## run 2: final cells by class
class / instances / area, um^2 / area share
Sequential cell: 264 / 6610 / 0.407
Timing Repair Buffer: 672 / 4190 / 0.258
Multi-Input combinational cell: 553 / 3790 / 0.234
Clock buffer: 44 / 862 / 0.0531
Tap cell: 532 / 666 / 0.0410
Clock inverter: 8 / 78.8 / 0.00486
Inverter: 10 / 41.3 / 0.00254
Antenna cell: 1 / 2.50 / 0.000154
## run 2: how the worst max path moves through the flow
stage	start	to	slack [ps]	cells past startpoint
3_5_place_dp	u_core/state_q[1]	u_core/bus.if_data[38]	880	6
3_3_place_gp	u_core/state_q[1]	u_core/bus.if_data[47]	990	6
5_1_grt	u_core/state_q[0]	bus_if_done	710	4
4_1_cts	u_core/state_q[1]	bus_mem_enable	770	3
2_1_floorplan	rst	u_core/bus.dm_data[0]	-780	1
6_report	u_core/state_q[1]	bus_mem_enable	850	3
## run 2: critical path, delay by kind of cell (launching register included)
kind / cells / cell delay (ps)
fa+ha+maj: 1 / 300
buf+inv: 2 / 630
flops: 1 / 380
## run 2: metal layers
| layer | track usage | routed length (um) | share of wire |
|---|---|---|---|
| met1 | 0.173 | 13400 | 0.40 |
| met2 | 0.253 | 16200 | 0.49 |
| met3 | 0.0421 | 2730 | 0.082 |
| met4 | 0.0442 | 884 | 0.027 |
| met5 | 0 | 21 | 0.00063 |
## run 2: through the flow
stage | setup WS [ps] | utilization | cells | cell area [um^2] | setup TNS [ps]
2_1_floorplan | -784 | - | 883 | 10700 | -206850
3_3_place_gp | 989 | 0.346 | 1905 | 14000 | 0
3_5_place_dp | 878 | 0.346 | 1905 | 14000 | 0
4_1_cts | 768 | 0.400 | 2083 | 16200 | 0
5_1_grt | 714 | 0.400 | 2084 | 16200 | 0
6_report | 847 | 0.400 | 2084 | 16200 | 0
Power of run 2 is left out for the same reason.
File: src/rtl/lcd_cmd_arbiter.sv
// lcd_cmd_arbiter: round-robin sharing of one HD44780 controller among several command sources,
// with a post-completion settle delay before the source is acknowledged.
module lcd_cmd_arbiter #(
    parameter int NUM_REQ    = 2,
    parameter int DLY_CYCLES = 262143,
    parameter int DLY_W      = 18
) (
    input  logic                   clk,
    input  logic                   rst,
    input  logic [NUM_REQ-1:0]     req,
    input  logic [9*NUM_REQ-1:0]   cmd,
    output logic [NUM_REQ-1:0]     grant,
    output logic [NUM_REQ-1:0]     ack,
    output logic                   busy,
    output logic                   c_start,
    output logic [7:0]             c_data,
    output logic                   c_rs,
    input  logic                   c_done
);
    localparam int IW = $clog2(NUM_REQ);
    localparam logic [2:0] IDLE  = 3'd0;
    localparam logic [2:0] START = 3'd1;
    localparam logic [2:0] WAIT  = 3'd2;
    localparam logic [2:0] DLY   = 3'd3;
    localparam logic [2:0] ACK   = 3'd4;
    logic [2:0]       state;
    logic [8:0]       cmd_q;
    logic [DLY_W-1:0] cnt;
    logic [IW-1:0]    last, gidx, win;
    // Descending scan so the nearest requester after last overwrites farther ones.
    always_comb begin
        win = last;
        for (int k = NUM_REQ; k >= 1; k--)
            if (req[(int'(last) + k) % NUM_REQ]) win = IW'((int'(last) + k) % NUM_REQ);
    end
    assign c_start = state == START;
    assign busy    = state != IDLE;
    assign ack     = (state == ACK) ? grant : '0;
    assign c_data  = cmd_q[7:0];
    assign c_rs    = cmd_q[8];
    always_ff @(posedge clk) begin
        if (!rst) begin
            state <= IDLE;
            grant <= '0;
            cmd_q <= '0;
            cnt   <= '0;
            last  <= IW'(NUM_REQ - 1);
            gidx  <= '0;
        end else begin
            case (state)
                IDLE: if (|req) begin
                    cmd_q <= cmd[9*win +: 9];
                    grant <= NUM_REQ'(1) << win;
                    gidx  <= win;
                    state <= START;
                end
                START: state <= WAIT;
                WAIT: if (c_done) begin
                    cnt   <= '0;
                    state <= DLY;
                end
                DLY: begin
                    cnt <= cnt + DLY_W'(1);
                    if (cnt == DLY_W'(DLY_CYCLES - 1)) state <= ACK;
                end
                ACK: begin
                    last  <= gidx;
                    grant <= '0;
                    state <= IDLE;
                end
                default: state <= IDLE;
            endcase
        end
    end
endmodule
************
● WHAT IS BEING ASKED: Every line above is to be duplicated exactly as shown.

● TASK ANSWER:
## run 2: final cells by class
class / instances / area, um^2 / area share
Sequential cell: 264 / 6610 / 0.407
Timing Repair Buffer: 672 / 4190 / 0.258
Multi-Input combinational cell: 553 / 3790 / 0.234
Clock buffer: 44 / 862 / 0.0531
Tap cell: 532 / 666 / 0.0410
Clock inverter: 8 / 78.8 / 0.00486
Inverter: 10 / 41.3 / 0.00254
Antenna cell: 1 / 2.50 / 0.000154
## run 2: how the worst max path moves through the flow
stage	start	to	slack [ps]	cells past startpoint
3_5_place_dp	u_core/state_q[1]	u_core/bus.if_data[38]	880	6
3_3_place_gp	u_core/state_q[1]	u_core/bus.if_data[47]	990	6
5_1_grt	u_core/state_q[0]	bus_if_done	710	4
4_1_cts	u_core/state_q[1]	bus_mem_enable	770	3
2_1_floorplan	rst	u_core/bus.dm_data[0]	-780	1
6_report	u_core/state_q[1]	bus_mem_enable	850	3
## run 2: critical path, delay by kind of cell (launching register included)
kind / cells / cell delay (ps)
fa+ha+maj: 1 / 300
buf+inv: 2 / 630
flops: 1 / 380
## run 2: metal layers
| layer | track usage | routed length (um) | share of wire |
|---|---|---|---|
| met1 | 0.173 | 13400 | 0.40 |
| met2 | 0.253 | 16200 | 0.49 |
| met3 | 0.0421 | 2730 | 0.082 |
| met4 | 0.0442 | 884 | 0.027 |
| met5 | 0 | 21 | 0.00063 |
## run 2: through the flow
stage | setup WS [ps] | utilization | cells | cell area [um^2] | setup TNS [ps]
2_1_floorplan | -784 | - | 883 | 10700 | -206850
3_3_place_gp | 989 | 0.346 | 1905 | 14000 | 0
3_5_place_dp | 878 | 0.346 | 1905 | 14000 | 0
4_1_cts | 768 | 0.400 | 2083 | 16200 | 0
5_1_grt | 714 | 0.400 | 2084 | 16200 | 0
6_report | 847 | 0.400 | 2084 | 16200 | 0
Power of run 2 is left out for the same reason.
File: src/rtl/lcd_cmd_arbiter.sv
// lcd_cmd_arbiter: round-robin sharing of one HD44780 controller among several command sources,
// with a post-completion settle delay before the source is acknowledged.
module lcd_cmd_arbiter #(
    parameter int NUM_REQ    = 2,
    parameter int DLY_CYCLES = 262143,
    parameter int DLY_W      = 18
) (
    input  logic                   clk,
    input  logic                   rst,
    input  logic [NUM_REQ-1:0]     req,
    input  logic [9*NUM_REQ-1:0]   cmd,
    output logic [NUM_REQ-1:0]     grant,
    output logic [NUM_REQ-1:0]     ack,
    output logic                   busy,
    output logic                   c_start,
    output logic [7:0]             c_data,
    output logic                   c_rs,
    input  logic                   c_done
);
    localparam int IW = $clog2(NUM_REQ);
    localparam logic [2:0] IDLE  = 3'd0;
    localparam logic [2:0] START = 3'd1;
    localparam logic [2:0] WAIT  = 3'd2;
    localparam logic [2:0] DLY   = 3'd3;
    localparam logic [2:0] ACK   = 3'd4;
    logic [2:0]       state;
    logic [8:0]       cmd_q;
    logic [DLY_W-1:0] cnt;
    logic [IW-1:0]    last, gidx, win;
    // Descending scan so the nearest requester after last overwrites farther ones.
    always_comb begin
        win = last;
        for (int k = NUM_REQ; k >= 1; k--)
            if (req[(int'(last) + k) % NUM_REQ]) win = IW'((int'(last) + k) % NUM_REQ);
    end
    assign c_start = state == START;
    assign busy    = state != IDLE;
    assign ack     = (state == ACK) ? grant : '0;
    assign c_data  = cmd_q[7:0];
    assign c_rs    = cmd_q[8];
    always_ff @(posedge clk) begin
        if (!rst) begin
            state <= IDLE;
            grant <= '0;
            cmd_q <= '0;
            cnt   <= '0;
            last  <= IW'(NUM_REQ - 1);
            gidx  <= '0;
        end else begin
            case (state)
                IDLE: if (|req) begin
                    cmd_q <= cmd[9*win +: 9];
                    grant <= NUM_REQ'(1) << win;
                    gidx  <= win;
                    state <= START;
                end
                START: state <= WAIT;
                WAIT: if (c_done) begin
                    cnt   <= '0;
                    state <= DLY;
                end
                DLY: begin
                    cnt <= cnt + DLY_W'(1);
                    if (cnt == DLY_W'(DLY_CYCLES - 1)) state <= ACK;
                end
                ACK: begin
                    last  <= gidx;
                    grant <= '0;
                    state <= IDLE;
                end
                default: state <= IDLE;
            endcase
        end
    end
endmodule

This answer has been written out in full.